[WORK INSTRUCTION]: Once the line containing "52 | 0.0636 |" is found in the entries below, restate it and each following line word for word, stopping after the line containing "119 | 505 | 0 |".

Records from a data source
_____

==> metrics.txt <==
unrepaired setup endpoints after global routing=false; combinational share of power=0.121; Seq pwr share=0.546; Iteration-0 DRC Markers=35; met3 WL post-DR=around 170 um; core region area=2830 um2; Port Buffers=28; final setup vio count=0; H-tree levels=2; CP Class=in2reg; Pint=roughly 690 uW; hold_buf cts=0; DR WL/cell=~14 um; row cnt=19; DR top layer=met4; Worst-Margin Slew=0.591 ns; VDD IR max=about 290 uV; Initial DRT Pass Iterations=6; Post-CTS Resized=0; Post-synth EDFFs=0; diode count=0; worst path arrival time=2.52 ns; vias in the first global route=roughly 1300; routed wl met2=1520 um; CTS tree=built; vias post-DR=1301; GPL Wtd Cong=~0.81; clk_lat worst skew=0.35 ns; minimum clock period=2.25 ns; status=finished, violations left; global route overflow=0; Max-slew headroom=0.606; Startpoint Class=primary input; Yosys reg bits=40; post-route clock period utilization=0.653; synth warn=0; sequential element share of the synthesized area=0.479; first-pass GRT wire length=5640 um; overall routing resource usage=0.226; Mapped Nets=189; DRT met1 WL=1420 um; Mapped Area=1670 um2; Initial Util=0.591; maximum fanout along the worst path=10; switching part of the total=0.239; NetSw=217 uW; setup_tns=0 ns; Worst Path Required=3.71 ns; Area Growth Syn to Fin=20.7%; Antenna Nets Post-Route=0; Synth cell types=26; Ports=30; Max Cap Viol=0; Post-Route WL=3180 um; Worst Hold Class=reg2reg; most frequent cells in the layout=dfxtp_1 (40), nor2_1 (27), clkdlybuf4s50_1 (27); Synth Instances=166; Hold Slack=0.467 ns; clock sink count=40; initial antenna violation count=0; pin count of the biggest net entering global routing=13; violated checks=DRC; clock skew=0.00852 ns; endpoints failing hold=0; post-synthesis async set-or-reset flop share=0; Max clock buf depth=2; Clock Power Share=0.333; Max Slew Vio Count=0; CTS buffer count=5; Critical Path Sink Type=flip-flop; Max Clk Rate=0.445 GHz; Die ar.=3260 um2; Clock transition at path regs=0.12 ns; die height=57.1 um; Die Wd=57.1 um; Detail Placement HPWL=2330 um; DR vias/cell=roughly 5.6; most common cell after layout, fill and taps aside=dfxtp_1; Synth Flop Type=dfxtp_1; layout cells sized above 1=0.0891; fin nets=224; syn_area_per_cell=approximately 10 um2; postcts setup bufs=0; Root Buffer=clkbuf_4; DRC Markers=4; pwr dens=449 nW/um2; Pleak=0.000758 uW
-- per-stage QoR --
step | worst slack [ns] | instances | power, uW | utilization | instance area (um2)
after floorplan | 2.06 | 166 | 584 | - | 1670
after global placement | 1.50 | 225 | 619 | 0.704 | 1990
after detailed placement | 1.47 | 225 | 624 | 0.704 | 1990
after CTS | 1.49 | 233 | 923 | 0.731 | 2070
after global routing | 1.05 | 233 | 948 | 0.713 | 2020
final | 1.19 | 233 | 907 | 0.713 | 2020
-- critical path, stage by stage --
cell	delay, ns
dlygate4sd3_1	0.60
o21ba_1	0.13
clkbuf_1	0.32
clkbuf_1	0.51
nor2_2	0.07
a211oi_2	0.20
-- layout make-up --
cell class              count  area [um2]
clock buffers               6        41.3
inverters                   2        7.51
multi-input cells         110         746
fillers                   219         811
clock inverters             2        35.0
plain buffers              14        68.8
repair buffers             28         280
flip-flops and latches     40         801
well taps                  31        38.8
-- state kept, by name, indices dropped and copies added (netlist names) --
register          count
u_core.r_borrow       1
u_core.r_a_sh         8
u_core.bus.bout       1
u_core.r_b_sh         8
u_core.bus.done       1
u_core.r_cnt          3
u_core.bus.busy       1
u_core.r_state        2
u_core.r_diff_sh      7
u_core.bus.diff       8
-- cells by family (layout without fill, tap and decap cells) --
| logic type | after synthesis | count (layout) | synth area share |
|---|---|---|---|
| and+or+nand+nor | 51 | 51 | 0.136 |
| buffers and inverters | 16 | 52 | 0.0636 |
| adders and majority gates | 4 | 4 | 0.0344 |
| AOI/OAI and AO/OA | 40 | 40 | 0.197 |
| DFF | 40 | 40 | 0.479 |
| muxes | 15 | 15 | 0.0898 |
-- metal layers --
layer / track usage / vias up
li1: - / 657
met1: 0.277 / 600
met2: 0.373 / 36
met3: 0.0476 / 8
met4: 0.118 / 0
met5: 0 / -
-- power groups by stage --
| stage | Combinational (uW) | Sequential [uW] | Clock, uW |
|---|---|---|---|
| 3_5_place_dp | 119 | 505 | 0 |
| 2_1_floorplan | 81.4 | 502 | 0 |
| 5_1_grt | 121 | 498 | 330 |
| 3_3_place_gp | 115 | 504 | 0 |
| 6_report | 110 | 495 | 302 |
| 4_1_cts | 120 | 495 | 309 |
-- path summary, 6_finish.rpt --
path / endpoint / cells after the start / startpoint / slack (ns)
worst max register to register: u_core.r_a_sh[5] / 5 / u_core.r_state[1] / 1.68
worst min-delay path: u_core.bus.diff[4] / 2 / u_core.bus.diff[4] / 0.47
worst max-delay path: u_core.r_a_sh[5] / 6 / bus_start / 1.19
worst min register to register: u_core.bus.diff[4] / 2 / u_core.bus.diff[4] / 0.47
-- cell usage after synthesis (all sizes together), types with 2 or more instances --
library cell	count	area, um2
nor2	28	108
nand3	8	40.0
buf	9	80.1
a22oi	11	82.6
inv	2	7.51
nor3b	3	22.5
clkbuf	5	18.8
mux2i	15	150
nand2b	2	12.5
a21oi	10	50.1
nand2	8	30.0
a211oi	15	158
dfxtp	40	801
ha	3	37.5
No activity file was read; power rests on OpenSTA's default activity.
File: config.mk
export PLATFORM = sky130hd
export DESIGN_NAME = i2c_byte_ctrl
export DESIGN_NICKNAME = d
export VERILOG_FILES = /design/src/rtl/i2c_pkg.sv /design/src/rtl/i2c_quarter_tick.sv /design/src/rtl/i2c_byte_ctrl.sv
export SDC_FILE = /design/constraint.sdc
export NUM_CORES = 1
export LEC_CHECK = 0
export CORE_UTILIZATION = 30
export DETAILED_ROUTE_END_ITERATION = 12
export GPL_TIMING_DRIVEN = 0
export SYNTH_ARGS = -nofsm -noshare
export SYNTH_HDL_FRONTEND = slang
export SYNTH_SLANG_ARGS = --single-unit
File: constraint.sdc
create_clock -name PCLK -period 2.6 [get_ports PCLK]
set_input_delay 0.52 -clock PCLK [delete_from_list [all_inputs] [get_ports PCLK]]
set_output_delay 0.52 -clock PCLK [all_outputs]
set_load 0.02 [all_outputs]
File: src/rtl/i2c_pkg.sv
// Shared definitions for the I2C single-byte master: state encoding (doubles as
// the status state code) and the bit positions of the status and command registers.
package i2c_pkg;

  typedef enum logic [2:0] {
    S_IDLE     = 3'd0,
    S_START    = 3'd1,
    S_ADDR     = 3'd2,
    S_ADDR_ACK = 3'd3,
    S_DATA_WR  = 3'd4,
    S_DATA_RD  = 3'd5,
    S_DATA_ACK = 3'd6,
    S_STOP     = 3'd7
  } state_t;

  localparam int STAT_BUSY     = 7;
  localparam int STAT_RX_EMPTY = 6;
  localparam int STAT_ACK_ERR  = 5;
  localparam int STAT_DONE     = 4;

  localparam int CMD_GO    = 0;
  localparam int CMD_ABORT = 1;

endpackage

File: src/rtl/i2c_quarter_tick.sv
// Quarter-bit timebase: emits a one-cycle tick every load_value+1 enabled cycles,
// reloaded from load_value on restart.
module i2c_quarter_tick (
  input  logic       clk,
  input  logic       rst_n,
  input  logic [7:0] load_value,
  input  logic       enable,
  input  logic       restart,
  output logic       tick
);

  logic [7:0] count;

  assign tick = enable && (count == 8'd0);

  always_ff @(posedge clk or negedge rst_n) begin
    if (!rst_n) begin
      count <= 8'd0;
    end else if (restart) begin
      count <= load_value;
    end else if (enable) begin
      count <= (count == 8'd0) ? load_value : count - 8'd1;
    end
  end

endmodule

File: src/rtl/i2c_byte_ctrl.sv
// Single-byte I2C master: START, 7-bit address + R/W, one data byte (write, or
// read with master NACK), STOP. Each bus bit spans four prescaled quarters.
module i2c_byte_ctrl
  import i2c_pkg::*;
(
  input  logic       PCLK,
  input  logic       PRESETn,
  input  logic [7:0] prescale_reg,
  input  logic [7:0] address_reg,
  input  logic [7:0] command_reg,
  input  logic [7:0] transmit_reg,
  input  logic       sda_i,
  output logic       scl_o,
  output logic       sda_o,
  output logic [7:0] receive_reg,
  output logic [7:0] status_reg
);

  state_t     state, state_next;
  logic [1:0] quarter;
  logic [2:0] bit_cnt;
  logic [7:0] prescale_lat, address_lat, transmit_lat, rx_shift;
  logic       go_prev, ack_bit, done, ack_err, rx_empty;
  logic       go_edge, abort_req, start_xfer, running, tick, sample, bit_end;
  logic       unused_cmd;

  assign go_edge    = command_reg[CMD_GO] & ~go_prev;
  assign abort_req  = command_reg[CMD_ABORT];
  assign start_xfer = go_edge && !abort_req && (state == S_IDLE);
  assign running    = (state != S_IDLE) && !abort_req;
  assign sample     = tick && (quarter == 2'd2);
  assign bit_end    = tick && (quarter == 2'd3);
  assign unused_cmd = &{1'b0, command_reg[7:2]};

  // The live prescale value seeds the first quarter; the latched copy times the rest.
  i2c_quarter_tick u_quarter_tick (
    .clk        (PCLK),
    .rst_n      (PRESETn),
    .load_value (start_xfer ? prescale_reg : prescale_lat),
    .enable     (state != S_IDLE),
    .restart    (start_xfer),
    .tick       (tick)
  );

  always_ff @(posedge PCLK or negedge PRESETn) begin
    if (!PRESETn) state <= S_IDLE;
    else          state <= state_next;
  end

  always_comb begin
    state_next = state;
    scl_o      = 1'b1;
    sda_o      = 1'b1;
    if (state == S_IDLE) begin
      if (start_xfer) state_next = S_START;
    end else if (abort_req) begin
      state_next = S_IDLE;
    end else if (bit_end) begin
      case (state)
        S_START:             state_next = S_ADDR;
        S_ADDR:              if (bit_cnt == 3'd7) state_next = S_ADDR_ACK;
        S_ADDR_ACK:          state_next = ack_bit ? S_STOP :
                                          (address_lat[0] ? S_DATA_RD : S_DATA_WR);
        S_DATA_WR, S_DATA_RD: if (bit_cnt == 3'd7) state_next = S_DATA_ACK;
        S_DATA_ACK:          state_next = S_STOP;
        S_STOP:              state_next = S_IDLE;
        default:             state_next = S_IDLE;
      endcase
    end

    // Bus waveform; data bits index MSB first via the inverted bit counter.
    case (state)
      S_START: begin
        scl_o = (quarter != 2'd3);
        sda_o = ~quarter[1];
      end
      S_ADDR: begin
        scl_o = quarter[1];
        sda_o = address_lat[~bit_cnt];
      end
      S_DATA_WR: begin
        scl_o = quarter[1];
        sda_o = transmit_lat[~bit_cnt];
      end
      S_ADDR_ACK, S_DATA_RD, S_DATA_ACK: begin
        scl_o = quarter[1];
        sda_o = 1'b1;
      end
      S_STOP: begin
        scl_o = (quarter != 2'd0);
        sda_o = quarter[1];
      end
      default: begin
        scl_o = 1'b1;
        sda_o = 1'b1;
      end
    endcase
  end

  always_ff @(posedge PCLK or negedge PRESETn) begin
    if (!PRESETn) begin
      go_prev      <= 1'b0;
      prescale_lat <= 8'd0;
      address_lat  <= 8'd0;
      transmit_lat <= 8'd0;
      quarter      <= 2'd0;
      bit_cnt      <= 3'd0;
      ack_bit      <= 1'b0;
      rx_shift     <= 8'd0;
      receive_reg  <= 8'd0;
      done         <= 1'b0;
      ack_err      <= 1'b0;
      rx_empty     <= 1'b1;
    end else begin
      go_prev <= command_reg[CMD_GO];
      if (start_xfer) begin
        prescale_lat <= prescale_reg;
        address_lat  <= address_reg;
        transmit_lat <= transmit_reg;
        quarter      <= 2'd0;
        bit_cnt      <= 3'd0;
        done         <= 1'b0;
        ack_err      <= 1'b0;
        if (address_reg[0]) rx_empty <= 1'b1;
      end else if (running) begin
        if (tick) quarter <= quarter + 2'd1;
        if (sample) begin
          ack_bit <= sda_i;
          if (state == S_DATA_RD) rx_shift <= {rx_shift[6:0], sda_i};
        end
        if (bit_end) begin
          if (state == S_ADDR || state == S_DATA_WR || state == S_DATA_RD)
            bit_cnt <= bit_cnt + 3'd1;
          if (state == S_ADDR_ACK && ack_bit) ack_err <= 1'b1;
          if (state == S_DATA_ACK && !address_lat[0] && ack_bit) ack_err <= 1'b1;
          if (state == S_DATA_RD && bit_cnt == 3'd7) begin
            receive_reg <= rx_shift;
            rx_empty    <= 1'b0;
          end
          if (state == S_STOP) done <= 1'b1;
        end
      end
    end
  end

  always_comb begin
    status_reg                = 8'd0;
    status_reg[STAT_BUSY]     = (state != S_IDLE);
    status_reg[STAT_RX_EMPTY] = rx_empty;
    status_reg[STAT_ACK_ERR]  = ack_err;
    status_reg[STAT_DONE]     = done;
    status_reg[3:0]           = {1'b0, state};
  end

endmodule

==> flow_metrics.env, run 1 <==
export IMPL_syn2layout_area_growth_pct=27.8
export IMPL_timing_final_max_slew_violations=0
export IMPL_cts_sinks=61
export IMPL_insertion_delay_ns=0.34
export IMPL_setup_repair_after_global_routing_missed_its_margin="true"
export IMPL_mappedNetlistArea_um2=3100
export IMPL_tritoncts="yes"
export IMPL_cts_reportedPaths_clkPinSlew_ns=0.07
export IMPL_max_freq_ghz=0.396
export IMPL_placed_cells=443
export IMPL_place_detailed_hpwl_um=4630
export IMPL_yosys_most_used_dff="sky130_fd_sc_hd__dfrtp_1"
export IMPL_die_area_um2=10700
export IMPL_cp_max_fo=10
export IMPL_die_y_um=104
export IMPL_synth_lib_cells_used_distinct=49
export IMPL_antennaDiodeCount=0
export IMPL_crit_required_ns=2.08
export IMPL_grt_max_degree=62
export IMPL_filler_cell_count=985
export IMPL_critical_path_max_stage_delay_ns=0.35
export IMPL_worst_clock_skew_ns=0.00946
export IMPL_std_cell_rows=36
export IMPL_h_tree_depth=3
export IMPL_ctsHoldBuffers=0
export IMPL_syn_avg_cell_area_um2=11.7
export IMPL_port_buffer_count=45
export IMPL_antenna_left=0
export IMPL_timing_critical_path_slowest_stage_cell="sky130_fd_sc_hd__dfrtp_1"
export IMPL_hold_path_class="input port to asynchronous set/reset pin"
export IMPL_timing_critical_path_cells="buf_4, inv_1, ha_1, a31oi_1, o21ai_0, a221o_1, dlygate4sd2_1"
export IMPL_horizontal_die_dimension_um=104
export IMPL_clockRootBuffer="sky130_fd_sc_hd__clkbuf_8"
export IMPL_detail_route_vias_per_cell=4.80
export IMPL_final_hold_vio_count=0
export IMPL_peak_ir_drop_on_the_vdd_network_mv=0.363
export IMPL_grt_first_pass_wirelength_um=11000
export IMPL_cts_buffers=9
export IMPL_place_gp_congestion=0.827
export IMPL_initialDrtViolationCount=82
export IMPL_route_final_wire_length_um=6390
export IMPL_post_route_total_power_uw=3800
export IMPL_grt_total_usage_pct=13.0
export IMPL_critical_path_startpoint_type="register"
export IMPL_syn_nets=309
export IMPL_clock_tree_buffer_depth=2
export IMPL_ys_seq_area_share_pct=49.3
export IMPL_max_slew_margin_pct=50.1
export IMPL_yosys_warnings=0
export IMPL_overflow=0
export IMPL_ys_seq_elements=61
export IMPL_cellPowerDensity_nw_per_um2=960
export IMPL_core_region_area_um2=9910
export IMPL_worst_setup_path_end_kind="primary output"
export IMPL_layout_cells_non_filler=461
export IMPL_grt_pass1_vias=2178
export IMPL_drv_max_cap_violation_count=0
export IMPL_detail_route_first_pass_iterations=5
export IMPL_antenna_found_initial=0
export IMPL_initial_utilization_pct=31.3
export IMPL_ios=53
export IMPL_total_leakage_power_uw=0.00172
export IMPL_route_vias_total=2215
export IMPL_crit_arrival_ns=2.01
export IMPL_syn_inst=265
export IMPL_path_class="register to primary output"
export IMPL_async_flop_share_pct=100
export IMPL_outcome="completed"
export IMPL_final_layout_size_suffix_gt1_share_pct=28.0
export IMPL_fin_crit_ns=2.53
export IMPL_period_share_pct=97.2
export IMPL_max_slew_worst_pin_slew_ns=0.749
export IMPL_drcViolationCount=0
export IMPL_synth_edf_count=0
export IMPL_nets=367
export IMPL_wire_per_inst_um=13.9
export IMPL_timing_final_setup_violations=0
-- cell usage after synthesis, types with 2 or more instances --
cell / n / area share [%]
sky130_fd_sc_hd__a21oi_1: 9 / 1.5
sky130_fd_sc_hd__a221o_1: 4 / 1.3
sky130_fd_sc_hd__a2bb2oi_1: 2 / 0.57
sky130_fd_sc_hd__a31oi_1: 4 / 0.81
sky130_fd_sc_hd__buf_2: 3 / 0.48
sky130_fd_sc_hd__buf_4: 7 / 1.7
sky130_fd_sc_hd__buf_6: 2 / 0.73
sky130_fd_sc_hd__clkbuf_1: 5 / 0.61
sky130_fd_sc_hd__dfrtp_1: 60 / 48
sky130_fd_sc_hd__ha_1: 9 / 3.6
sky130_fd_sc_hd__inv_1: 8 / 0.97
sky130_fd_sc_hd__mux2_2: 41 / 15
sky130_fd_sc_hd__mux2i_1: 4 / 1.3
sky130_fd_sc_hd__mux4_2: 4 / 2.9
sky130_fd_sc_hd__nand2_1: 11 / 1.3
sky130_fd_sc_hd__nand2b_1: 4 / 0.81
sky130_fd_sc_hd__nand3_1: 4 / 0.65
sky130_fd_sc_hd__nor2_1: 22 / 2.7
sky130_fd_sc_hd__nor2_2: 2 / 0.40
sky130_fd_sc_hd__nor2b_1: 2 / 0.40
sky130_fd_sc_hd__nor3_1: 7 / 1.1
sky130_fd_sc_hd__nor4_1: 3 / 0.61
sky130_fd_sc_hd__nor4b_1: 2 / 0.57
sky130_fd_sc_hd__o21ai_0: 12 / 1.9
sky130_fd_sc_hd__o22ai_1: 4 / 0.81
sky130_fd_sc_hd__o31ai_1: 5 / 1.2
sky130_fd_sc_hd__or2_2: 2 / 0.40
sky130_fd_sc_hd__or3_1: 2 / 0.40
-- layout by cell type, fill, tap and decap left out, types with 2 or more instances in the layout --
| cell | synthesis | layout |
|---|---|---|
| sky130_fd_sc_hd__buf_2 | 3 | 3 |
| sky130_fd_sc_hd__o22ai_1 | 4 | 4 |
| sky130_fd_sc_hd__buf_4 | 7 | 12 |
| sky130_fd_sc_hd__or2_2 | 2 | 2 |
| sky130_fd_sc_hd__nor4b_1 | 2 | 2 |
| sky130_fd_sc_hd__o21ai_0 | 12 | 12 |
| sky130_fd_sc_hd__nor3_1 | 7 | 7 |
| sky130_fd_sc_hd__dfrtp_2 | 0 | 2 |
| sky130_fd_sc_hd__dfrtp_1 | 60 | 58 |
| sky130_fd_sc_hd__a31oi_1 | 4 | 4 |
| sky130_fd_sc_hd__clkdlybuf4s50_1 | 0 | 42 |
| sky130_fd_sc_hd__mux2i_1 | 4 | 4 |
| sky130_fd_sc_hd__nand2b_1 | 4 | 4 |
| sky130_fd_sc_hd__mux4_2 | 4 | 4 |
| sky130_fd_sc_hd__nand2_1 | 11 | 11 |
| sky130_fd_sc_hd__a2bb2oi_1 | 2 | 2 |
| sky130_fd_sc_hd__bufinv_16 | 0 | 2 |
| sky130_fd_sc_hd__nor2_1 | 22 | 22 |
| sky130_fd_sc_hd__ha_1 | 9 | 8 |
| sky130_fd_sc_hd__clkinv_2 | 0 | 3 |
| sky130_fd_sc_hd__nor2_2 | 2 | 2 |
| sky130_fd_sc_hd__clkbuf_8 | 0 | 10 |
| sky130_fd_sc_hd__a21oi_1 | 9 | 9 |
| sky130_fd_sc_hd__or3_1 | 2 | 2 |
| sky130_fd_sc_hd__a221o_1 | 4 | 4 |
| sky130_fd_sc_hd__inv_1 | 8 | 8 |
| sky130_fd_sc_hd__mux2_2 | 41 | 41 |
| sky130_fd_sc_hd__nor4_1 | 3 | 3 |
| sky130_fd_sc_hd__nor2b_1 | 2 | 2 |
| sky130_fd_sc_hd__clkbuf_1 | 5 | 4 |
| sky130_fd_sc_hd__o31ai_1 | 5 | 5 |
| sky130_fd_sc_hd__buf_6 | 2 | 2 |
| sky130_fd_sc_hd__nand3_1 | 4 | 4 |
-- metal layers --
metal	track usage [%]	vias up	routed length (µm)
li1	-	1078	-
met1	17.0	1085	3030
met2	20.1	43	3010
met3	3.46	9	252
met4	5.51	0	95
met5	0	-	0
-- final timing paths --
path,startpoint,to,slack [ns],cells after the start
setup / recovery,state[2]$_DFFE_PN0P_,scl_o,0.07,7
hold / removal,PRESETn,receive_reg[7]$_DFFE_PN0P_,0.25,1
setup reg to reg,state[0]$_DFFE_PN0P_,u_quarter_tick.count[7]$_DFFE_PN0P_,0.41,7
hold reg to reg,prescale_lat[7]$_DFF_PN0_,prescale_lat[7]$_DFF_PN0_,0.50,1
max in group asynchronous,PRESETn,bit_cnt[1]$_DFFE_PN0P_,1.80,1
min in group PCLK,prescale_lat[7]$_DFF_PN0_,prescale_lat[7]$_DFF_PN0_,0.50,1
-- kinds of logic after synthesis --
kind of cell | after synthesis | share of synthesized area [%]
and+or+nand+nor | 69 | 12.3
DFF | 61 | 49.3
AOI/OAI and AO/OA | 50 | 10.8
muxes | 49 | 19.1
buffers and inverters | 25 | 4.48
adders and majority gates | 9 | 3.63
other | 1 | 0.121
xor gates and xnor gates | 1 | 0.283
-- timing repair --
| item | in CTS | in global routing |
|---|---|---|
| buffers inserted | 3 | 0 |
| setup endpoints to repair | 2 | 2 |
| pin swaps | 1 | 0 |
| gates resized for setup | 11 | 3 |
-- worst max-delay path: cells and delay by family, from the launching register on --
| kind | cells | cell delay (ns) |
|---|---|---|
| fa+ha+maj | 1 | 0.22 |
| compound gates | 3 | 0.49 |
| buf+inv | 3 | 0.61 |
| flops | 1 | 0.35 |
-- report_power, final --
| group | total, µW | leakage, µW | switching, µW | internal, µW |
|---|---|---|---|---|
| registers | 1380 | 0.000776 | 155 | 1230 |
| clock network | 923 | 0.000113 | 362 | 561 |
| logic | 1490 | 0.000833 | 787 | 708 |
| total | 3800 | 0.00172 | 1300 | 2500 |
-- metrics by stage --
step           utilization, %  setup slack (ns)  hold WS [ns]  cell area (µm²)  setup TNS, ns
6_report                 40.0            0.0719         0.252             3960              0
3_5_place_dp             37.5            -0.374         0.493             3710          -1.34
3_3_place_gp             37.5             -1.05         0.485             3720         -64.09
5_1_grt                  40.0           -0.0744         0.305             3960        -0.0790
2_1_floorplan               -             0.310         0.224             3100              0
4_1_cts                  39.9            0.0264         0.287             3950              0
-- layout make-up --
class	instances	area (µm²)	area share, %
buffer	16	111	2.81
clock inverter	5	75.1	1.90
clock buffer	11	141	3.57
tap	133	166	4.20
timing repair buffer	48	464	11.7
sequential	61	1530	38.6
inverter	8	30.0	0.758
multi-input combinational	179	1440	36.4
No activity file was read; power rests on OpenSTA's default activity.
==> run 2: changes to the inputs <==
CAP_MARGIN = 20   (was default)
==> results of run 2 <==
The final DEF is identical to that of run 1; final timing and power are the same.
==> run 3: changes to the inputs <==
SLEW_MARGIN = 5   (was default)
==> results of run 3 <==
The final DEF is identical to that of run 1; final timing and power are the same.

_____

[EXPECTED ANSWER]:
| buffers and inverters | 16 | 52 | 0.0636 |
| adders and majority gates | 4 | 4 | 0.0344 |
| AOI/OAI and AO/OA | 40 | 40 | 0.197 |
| DFF | 40 | 40 | 0.479 |
| muxes | 15 | 15 | 0.0898 |
-- metal layers --
layer / track usage / vias up
li1: - / 657
met1: 0.277 / 600
met2: 0.373 / 36
met3: 0.0476 / 8
met4: 0.118 / 0
met5: 0 / -
-- power groups by stage --
| stage | Combinational (uW) | Sequential [uW] | Clock, uW |
|---|---|---|---|
| 3_5_place_dp | 119 | 505 | 0 |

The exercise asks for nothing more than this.